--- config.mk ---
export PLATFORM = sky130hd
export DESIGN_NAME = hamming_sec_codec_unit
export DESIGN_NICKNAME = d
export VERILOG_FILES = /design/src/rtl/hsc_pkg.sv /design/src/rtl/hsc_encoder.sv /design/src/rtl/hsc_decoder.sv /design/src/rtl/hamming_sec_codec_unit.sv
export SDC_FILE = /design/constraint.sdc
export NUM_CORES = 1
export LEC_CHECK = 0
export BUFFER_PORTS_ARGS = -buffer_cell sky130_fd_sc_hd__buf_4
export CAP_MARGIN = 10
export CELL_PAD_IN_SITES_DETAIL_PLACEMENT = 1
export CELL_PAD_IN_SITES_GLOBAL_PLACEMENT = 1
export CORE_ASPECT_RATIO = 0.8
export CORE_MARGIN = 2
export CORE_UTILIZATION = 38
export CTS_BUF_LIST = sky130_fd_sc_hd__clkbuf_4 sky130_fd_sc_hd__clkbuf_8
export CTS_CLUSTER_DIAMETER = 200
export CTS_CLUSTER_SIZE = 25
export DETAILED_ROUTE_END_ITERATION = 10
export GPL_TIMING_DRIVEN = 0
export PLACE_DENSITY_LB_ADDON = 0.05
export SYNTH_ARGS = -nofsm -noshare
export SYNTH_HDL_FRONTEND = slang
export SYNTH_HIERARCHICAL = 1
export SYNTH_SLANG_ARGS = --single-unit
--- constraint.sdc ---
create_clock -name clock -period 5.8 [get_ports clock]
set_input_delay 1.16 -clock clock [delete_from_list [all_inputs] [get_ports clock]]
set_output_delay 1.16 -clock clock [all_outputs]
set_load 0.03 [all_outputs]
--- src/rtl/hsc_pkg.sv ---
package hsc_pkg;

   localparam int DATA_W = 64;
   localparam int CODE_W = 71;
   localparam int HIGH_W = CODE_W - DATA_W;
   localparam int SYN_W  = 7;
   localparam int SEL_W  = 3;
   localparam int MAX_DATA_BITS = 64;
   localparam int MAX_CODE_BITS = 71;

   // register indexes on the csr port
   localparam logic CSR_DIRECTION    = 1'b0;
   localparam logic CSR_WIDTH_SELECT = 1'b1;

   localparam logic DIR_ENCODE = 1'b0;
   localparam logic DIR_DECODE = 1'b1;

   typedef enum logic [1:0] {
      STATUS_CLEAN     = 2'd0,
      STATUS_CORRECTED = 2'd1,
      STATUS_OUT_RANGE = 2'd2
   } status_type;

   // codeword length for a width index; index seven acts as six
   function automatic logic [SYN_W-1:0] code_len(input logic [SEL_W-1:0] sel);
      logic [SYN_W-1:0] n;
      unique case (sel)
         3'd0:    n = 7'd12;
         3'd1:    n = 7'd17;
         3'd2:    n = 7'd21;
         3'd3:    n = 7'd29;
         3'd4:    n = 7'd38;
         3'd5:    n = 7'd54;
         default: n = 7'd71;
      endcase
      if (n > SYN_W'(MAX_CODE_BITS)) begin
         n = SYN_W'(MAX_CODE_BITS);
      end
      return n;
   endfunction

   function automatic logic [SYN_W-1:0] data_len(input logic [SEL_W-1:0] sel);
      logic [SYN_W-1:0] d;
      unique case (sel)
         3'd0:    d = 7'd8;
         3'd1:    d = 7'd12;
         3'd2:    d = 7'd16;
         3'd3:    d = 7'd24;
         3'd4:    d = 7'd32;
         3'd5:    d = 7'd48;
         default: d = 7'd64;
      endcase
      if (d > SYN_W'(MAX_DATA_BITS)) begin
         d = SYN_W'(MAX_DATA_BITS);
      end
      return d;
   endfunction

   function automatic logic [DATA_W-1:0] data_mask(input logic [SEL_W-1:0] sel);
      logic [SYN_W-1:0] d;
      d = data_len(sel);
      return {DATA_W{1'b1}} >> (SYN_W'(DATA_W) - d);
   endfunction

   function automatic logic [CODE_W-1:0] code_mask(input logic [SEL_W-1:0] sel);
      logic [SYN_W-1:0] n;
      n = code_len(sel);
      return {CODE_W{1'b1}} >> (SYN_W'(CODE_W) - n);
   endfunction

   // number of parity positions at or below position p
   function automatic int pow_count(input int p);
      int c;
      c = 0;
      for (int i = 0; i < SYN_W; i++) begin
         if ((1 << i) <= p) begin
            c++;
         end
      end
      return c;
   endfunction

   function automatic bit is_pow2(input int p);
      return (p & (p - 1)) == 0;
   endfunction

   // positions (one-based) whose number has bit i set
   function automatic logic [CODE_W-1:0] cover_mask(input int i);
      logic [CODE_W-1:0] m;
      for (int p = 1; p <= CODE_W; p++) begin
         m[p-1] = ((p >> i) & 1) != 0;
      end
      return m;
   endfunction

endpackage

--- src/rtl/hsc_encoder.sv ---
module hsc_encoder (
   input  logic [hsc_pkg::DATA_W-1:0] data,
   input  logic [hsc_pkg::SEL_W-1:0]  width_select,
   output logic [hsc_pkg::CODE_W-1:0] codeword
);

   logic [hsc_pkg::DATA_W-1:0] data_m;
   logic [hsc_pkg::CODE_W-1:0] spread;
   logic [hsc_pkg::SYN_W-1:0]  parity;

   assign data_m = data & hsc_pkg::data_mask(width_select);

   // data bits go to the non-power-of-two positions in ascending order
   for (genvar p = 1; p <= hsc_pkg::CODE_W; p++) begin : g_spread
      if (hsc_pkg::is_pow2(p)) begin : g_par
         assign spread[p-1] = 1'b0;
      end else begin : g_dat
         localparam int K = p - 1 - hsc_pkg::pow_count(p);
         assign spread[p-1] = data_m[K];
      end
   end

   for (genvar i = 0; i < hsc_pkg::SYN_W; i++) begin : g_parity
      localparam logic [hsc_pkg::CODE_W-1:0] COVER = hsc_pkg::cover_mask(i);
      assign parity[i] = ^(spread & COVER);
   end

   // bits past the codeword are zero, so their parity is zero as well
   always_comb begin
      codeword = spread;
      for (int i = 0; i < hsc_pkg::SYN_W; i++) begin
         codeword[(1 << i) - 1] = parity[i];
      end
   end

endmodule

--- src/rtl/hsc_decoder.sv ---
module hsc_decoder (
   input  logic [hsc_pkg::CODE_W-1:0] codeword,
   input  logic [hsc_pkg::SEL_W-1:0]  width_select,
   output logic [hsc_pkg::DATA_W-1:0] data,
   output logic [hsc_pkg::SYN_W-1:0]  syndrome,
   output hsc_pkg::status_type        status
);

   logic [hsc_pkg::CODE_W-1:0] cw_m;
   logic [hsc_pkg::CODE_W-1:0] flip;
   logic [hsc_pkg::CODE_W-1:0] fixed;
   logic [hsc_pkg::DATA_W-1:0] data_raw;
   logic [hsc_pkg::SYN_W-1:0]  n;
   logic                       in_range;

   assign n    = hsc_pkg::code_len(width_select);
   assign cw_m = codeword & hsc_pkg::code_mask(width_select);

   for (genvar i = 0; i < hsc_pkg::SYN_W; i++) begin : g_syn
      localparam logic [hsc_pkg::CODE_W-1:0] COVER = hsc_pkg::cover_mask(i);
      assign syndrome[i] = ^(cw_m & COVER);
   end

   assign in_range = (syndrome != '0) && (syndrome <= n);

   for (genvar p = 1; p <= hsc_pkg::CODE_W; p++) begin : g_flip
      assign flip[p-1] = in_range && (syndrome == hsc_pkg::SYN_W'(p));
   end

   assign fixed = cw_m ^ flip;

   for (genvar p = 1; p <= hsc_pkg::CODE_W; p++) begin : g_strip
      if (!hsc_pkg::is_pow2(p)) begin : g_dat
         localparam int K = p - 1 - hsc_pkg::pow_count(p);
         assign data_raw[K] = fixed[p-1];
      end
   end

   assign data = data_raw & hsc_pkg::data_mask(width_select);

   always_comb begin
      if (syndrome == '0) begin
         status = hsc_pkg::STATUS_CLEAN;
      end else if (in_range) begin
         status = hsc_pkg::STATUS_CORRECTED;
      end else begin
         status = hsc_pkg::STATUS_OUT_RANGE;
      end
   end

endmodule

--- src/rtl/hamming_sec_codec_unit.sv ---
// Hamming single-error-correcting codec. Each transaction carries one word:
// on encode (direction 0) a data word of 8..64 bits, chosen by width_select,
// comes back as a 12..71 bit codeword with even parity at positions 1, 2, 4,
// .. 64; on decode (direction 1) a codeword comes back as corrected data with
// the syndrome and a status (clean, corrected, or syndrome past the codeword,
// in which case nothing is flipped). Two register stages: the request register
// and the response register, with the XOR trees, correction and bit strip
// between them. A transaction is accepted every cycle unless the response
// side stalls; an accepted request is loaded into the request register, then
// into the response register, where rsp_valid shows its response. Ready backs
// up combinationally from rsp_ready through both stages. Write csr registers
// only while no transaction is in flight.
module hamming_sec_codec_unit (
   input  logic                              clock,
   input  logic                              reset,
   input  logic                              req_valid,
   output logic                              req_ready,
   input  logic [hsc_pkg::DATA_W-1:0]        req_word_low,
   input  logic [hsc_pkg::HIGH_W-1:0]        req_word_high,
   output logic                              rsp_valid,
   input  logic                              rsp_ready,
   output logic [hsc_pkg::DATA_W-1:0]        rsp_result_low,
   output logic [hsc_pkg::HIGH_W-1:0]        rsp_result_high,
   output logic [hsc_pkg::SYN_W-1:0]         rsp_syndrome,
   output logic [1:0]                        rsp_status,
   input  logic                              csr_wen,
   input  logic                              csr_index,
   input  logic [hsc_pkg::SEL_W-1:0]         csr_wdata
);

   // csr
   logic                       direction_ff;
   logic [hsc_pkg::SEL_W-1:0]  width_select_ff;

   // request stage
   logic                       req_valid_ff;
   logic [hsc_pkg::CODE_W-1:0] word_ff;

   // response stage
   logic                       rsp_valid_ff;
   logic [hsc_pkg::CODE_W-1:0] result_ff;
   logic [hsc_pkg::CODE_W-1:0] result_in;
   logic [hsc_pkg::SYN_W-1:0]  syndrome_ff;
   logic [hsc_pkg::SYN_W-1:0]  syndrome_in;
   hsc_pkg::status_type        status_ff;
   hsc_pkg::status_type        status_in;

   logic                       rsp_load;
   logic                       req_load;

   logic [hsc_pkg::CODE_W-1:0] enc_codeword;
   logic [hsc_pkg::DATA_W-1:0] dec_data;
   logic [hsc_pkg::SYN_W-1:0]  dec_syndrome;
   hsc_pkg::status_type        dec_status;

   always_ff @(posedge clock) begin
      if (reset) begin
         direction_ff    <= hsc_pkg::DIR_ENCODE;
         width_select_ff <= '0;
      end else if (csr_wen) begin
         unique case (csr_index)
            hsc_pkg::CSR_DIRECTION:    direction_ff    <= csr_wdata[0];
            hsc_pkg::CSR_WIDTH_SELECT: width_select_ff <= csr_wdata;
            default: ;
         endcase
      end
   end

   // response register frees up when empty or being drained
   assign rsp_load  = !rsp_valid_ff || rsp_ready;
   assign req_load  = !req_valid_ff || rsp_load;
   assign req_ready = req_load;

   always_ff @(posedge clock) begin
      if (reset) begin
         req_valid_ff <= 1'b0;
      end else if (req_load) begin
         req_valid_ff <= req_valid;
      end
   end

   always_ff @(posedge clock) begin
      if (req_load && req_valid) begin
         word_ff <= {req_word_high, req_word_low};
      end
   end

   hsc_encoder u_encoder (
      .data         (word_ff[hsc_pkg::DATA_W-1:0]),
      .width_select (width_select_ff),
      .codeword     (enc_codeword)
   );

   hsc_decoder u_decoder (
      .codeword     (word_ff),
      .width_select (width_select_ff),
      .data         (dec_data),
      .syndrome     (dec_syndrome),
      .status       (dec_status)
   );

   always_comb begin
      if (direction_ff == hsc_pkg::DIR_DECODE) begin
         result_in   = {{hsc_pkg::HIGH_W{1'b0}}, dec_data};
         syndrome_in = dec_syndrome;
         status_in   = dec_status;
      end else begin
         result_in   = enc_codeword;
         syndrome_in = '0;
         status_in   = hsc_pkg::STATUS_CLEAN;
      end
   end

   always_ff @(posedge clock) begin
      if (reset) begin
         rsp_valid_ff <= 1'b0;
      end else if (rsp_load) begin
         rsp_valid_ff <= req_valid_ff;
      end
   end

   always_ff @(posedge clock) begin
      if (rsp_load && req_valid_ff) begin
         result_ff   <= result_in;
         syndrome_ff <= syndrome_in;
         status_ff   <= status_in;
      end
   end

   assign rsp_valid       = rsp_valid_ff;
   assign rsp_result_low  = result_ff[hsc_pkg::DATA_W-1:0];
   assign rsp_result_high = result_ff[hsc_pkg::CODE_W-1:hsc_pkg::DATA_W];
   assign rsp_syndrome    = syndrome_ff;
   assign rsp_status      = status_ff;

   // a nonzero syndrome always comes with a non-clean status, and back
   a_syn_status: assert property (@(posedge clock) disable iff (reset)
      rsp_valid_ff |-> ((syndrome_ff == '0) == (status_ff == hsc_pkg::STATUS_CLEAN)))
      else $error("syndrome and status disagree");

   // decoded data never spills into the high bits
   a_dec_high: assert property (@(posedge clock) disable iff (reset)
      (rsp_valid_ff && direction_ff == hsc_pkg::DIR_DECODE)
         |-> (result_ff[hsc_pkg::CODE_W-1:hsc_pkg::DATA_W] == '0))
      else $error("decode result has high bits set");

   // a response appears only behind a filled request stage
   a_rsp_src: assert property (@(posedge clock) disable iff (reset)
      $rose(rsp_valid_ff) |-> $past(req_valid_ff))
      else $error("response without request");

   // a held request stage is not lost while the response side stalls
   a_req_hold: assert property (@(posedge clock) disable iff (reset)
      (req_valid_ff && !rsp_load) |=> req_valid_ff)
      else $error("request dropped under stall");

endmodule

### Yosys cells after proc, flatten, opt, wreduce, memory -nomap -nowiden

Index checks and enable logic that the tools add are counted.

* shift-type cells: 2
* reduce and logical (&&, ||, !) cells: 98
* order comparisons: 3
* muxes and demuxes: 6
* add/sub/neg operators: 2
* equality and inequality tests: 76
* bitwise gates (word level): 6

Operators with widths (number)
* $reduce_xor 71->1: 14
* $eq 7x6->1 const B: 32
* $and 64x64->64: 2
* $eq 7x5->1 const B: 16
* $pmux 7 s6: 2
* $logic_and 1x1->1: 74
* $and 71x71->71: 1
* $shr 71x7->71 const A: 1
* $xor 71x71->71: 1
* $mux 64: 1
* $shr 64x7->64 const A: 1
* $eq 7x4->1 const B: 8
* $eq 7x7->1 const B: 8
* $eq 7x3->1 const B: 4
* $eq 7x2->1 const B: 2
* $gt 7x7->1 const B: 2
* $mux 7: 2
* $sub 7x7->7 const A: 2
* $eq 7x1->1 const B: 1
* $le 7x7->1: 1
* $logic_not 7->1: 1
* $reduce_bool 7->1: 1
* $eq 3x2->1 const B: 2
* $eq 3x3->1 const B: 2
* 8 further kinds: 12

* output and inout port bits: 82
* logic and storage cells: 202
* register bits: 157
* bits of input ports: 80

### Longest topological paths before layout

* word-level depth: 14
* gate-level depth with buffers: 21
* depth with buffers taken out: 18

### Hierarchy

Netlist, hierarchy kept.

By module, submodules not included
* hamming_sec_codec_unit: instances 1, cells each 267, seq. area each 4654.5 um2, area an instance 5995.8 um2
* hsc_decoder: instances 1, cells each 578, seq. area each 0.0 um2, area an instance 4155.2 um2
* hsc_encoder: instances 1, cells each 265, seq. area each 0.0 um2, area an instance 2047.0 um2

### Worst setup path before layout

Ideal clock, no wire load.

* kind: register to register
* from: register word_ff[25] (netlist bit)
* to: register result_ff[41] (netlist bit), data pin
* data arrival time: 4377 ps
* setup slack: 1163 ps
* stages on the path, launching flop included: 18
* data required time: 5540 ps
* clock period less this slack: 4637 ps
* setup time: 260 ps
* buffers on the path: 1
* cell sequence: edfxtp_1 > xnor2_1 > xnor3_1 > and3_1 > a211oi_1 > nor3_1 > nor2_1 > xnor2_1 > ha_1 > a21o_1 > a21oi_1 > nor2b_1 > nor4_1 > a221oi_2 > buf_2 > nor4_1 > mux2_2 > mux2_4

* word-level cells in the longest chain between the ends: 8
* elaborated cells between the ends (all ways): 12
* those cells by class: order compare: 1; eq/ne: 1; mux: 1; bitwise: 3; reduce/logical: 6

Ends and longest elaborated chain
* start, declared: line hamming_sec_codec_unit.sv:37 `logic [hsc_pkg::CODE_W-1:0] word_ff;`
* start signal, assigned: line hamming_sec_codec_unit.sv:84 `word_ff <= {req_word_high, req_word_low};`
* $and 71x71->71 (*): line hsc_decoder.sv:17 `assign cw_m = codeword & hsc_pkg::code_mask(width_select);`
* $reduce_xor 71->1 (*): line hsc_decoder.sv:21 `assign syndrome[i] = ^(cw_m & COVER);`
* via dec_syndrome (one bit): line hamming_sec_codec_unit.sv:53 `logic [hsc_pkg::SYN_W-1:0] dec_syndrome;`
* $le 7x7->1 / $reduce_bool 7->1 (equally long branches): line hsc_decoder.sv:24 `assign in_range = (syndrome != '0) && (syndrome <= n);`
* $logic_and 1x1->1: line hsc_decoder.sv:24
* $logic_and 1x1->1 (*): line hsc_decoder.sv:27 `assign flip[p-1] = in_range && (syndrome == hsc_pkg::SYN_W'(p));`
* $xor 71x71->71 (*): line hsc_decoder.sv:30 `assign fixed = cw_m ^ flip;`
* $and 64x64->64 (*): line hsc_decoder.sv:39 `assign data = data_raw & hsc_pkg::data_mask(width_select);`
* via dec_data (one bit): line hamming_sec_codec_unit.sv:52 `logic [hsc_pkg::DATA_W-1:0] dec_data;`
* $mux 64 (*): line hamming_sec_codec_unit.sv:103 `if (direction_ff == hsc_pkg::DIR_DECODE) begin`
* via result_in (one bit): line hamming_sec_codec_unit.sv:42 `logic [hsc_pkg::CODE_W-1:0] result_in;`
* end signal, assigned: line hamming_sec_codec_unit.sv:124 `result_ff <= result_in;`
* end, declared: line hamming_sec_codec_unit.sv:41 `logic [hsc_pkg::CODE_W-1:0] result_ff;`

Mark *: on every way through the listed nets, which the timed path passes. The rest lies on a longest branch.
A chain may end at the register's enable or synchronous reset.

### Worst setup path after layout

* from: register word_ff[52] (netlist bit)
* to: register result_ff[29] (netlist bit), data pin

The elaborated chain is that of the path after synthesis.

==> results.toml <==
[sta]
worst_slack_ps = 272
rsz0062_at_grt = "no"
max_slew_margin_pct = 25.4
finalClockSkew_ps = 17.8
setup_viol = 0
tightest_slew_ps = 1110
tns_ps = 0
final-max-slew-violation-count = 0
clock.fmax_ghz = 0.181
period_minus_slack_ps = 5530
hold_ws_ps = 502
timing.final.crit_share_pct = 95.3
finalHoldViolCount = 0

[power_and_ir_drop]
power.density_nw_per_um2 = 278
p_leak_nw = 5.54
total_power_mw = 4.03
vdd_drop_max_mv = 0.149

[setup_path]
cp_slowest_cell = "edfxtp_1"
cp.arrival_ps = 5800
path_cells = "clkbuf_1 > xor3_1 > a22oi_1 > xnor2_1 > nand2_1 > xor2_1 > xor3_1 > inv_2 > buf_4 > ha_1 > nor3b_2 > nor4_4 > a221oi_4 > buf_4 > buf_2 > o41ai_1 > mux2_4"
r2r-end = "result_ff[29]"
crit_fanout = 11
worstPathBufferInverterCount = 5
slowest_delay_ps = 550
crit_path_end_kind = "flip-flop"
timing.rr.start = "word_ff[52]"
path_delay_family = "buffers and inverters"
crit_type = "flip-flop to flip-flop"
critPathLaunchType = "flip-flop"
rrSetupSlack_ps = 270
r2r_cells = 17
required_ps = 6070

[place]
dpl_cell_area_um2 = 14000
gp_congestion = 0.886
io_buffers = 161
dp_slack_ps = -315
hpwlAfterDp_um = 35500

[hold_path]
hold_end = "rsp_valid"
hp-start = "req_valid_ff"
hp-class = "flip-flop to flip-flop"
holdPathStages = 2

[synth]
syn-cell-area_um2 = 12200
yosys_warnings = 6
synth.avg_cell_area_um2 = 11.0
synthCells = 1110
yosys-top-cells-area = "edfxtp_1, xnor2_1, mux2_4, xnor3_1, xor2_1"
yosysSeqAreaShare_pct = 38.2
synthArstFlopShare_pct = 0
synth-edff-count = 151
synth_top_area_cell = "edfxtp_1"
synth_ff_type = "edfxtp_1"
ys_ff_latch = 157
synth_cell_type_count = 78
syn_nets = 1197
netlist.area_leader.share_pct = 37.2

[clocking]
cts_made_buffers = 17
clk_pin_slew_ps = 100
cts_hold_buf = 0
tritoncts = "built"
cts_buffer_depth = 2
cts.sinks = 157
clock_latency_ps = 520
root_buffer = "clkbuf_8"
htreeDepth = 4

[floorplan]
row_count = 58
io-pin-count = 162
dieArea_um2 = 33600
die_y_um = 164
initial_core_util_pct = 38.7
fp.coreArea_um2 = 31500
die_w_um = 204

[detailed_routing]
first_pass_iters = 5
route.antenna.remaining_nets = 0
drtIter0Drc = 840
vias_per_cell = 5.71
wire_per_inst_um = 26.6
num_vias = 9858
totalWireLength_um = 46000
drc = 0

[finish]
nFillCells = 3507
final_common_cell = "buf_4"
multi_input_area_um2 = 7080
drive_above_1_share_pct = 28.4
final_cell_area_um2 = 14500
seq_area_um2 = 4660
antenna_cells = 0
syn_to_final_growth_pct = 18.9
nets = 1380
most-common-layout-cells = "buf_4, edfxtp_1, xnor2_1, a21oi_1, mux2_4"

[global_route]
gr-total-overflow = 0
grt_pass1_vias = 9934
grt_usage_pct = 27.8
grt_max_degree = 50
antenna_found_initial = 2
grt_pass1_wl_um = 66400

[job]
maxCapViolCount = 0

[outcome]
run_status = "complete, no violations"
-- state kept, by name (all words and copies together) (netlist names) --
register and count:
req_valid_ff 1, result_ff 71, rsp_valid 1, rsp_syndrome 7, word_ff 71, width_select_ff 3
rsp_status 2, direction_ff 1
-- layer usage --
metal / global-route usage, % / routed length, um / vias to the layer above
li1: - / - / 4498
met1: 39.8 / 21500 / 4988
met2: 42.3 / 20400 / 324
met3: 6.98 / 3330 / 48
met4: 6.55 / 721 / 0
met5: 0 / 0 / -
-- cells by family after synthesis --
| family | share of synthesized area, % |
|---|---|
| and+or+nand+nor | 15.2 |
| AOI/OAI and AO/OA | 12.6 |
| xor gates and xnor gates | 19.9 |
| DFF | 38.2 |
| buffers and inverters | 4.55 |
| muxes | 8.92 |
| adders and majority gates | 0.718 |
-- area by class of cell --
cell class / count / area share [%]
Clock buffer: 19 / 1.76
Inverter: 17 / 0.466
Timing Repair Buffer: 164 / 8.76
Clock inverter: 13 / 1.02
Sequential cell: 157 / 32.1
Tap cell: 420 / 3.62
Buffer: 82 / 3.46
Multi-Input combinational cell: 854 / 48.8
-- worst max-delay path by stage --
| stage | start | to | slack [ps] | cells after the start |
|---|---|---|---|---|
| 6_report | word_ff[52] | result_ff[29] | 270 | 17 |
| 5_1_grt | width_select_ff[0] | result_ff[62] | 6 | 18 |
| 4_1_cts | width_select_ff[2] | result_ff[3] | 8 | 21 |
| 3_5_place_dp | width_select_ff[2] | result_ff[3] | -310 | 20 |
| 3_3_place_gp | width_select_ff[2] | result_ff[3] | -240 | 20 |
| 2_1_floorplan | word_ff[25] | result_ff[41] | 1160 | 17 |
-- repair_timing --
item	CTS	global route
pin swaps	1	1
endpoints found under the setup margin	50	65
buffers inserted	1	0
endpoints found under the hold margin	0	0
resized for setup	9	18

TASK GOAL:
Across these entries, count each line where the string "before" shows up. Give only the count.

OUTPUT:
2